Fatty liver disease affects millions worldwide, yet how liver cells manage sudden influxes of dietary fats has remained a metabolic mystery. Understanding this cellular choreography could unlock new approaches to preventing liver damage from modern high-fat diets.
Advanced single-cell imaging revealed that liver cells orchestrate fat storage through precise physical coupling between mitochondria and lipid droplets, controlled by phosphorylation of the PLIN5 protein. During fasting states, cells increase these organelle contacts and elevate PLIN5 levels, creating an efficient fat-handling system. However, Western diet feeding disrupts this protective mechanism, reducing mitochondria-lipid droplet interactions. The research identified two key PLIN5 variants: the S155A form enhances organelle coupling and expands fat storage capacity, while S155E reduces contacts and creates smaller, fewer lipid droplets. Critically, overexpressing the protective S155A variant in Western diet-fed mice reduced liver toxicity from fat accumulation.

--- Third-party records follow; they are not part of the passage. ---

--- /design/flow/design.v ---
module FSm6(input x , clk , rst , output reg y);
parameter Si = 2'b00;
parameter S0 = 2'b01;
parameter S1 = 2'b10;
reg [1:0]p,n;
always @(posedge clk or posedge rst)
begin
	if(rst) p = Si;
	else
		begin
			case({p})
				Si : 
					begin
						if(x) begin n = S1; y = 0; end
						else begin n = S0; y = 0; end
					end
				S0 : 
					begin
						if(x) begin n = S1; y = 1; end
						else  begin n = S0; y = 0; end
					end
				S1 : 
					begin
						if(x) begin n = S1; y = 0; end
						else  begin n = S0; y = 0; end
					end
			endcase
			p = n;
		end
	end
endmodule
--- /design/flow/run.sh ---
#!/bin/bash
# OpenROAD 26Q1-2900-gdf79404cd8, Yosys 0.63+post, stock flow scripts
make -C /OpenROAD-flow-scripts/flow DESIGN_CONFIG=/design/flow/config.mk WORK_HOME=/design/flow/orfs finish
--- /design/flow/config.mk ---
export PLATFORM = sky130hd
export DESIGN_NAME = FSm6
export DESIGN_NICKNAME = FSm6
export VERILOG_FILES = /design/flow/design.v
export SDC_FILE = /design/flow/constraint.sdc
export NUM_CORES = 4
export LEC_CHECK = 1
export CORE_AREA = 10 10 70 70
export DIE_AREA = 0 0 80 80
--- /design/flow/constraint.sdc ---
current_design FSm6

set clk_period 1.4
set clk_io_pct 0.2

create_clock -name clk0 -period $clk_period [get_ports {clk}]

set non_clock_inputs [all_inputs -no_clocks]
set_input_delay [expr $clk_period * $clk_io_pct] -clock clk0 $non_clock_inputs
set_output_delay [expr $clk_period * $clk_io_pct] -clock clk0 [all_outputs]
==> ci_impl_report.md <==
## Synthesis and layout report

| Metric | Value |
|---|---|
| Outcome | `completed` |
| CTS Root Cell | `clkbuf_4` |
| IO buf count | `3` |
| CTS tree | `yes` |
| Tool warnings | `25` |
| H-tree depth | `1` |
| Worst endpoint required time | `1120 ps` |
| Standard-cell rows | `21` |
| Core area | `3420 sq um` |
| Relative slew margins | `0.885` |
| Sequential area share after synthesis | `0.636` |
| Die width | `roughly 80 um` |
| RSZ-0062 raised after global routing | `no` |
| DRC | `0` |
| Final wirelength | `~360 um` |
| Synthesized area | `189 sq um` |
| Crit path buffers/inverters | `1` |
| Via count | `120` |
| Yosys warns | `1` |
| Bufs on Longest Clock Path | `2` |
| Area delta synth->final | `64.2%` |
| Synth Register Bits | `5` |
| Final Hold Fails | `0` |
| Clk pin slew, worst setup/hold paths | `approximately 40 ps` |
| Crit. Startpoint | `y` |
| Chip height | `about 80 um` |
| Hold_buf cts | `0` |
| Max Clk Rate | `775 MHz` |
| Fill count | `roughly 400` |
| Post-synthesis cell count | `14` |
| Antenna diodes | `0` |
| Crit path max-delay family | `buffers and inverters` |
| Initial DRC count | `1` |
| Kind of critical path | `flip-flop to output port` |
| Max FO, Critical Path | `1` |
| Gr busiest metal | `met3` |
| Most numerous logic cells after layout | `3 x clkbuf_4, 3 x clkdlybuf4s50_1` |
| Yosys stat area | `189 sq um` |
| I/O Pins | `4` |
| Clock skew | `5.35 ps` |
| Global placement routability congestion | `0.695` |
| Non-filler cells, final | `around 70` |
| Arrival time worst endpoint | `1010 ps` |
| HPWL after DPL | `261 um` |
| Met3 Resource Use GR | `0.0239` |
| Max incr delay on CP | `460 ps` |
| Dpl cells | `64` |
| Syn avg cell area | `13.5 sq um` |
| Setup-failing EPs final | `0` |
| Chip area | `approximately 6400 sq um` |
| CP Cell Sequence | `clkdlybuf4s50_1` |
| CP max-delay cell | `clkdlybuf4s50_1` |
| Total of max-cap violations | `0` |
| Number of buffers inserted by post-CTS setup repair | `0` |
| Hold_ws | `255 ps` |
| Total gr overflow | `0` |
| Largest net degree at the start of global routing | `6` |
| Routed Antenna Nets | `0` |
| R2r startpoint | `p[0]` |
| Num CTS Buffers | `3` |
| Met1 GRT Util | `0.0121` |
| Setup TNS Final | `0 ps` |
| Initial antenna violation count | `0` |
| Peak supply drop | `around 0.25 mV` |
| Final worst slack | `109 ps` |
| Vias per std cell | `between 1.5 and 2` |
| DP Worst Slack | `65.7 ps` |
| Unique cell types | `10` |
| Tmin final | `1290 ps` |
| M2 GR Usage | `0.0120` |
| Pwr dens | `1330 nW/um^2` |
| Drt first pass iters | `2` |
| Vias in the first global route | `125` |
| Slew Viols, Final | `0` |
| Yosys cell count | `14` |
| Clock sinks | `5` |
| WL/cell | `5.28 um` |
| Final Util | `0.0908` |
| Total track usage | `0.0128` |
| Pleak | `0.120 nW` |
| Crit path capture type | `output port` |
| Hold Path Class | `input port to async pin` |
| CP Launch Type | `flip-flop` |
| Global-route wire length before repair | `558 um` |
| Post_cts resized | `0` |
| Slew @ Worst Pin | `approximately 170 ps` |
| Share of layout cells above drive strength 1 | `0.273` |
| Init Core Util | `0.0553` |
| Clk latency late pin | `240 ps` |
| Cycle use final | `0.922` |
-- flip-flops by register name, summed over array words and instances (netlist names) --
name,flops
n,2
y,1
p,2
-- worst paths after layout --
path / to / slack (ps) / cells after the start
min: p[0] / 260 / 2
max: y / 110 / 1
max in group asynchronous: p[1] / 1040 / 2
max reg2reg: n[0] / 370 / 2
min in group clk0: p[0] / 440 / 2
min reg2reg: p[0] / 440 / 2
-- Yosys cell counts --
master,number,share of area
a21oi_2,1,0.046
and2_1,1,0.033
dfrtp_1,2,0.26
dfxtp_1,2,0.21
edfxtp_1,1,0.16
inv_1,2,0.040
mux2_1,1,0.060
mux2_2,1,0.060
mux2i_1,2,0.11
nand2_1,1,0.020
-- stage by stage --
stage	cell area [sq um]	total power, W
2_1_floorplan	189	0.000225
3_3_place_gp	284	0.000249
3_5_place_dp	284	0.000252
4_1_cts	310	0.000422
5_1_grt	310	0.000442
6_report	310	0.000413
-- cells by family after synthesis --
logic type      synth area share
buf+inv                   0.0397
flops                      0.636
compound gates            0.0464
mux                        0.225
simple gates              0.0530
-- per-layer routing --
layer	part of all wire	routed length, um
met1	0.43	153
met2	0.30	109
met3	0.26	95
met4	0	0
met5	0	0
-- layout make-up --
| type | instances | area (sq um) | share of cell area |
|---|---|---|---|
| Tap cell | 46 | 57.6 | 0.185 |
| Clock buffer | 4 | 26.3 | 0.0847 |
| Timing Repair Buffer | 4 | 37.5 | 0.121 |
| Sequential cell | 5 | 120 | 0.387 |
| Multi-Input combinational cell | 7 | 61.3 | 0.198 |
| Inverter | 2 | 7.51 | 0.0242 |
-- power by group --
| part | switching (W) | total [W] | leakage (nW) | internal (W) |
|---|---|---|---|---|
| Clock | 0.0000551 | 0.000163 | 0.0150 | 0.000108 |
| Combinational | 0.0000229 | 0.0000601 | 0.0548 | 0.0000373 |
| Sequential | 0.0000131 | 0.000190 | 0.0501 | 0.000177 |
Power is estimated from default activity; no workload was simulated.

This discovery illuminates why some individuals develop fatty liver disease while others maintain metabolic flexibility despite similar dietary exposures. The PLIN5 phosphorylation system represents a cellular thermostat for lipid management, fine-tuning how liver cells balance fat storage with energy production. Current fatty liver treatments focus primarily on diet modification and weight loss, but this mechanism suggests targeted therapies could enhance cellular fat-handling capacity directly. The findings also explain why intermittent fasting may protect liver health by activating these natural organelle-coupling programs. However, translating these insights from mouse models to human therapeutics will require extensive validation, as liver metabolism varies significantly between species and individuals.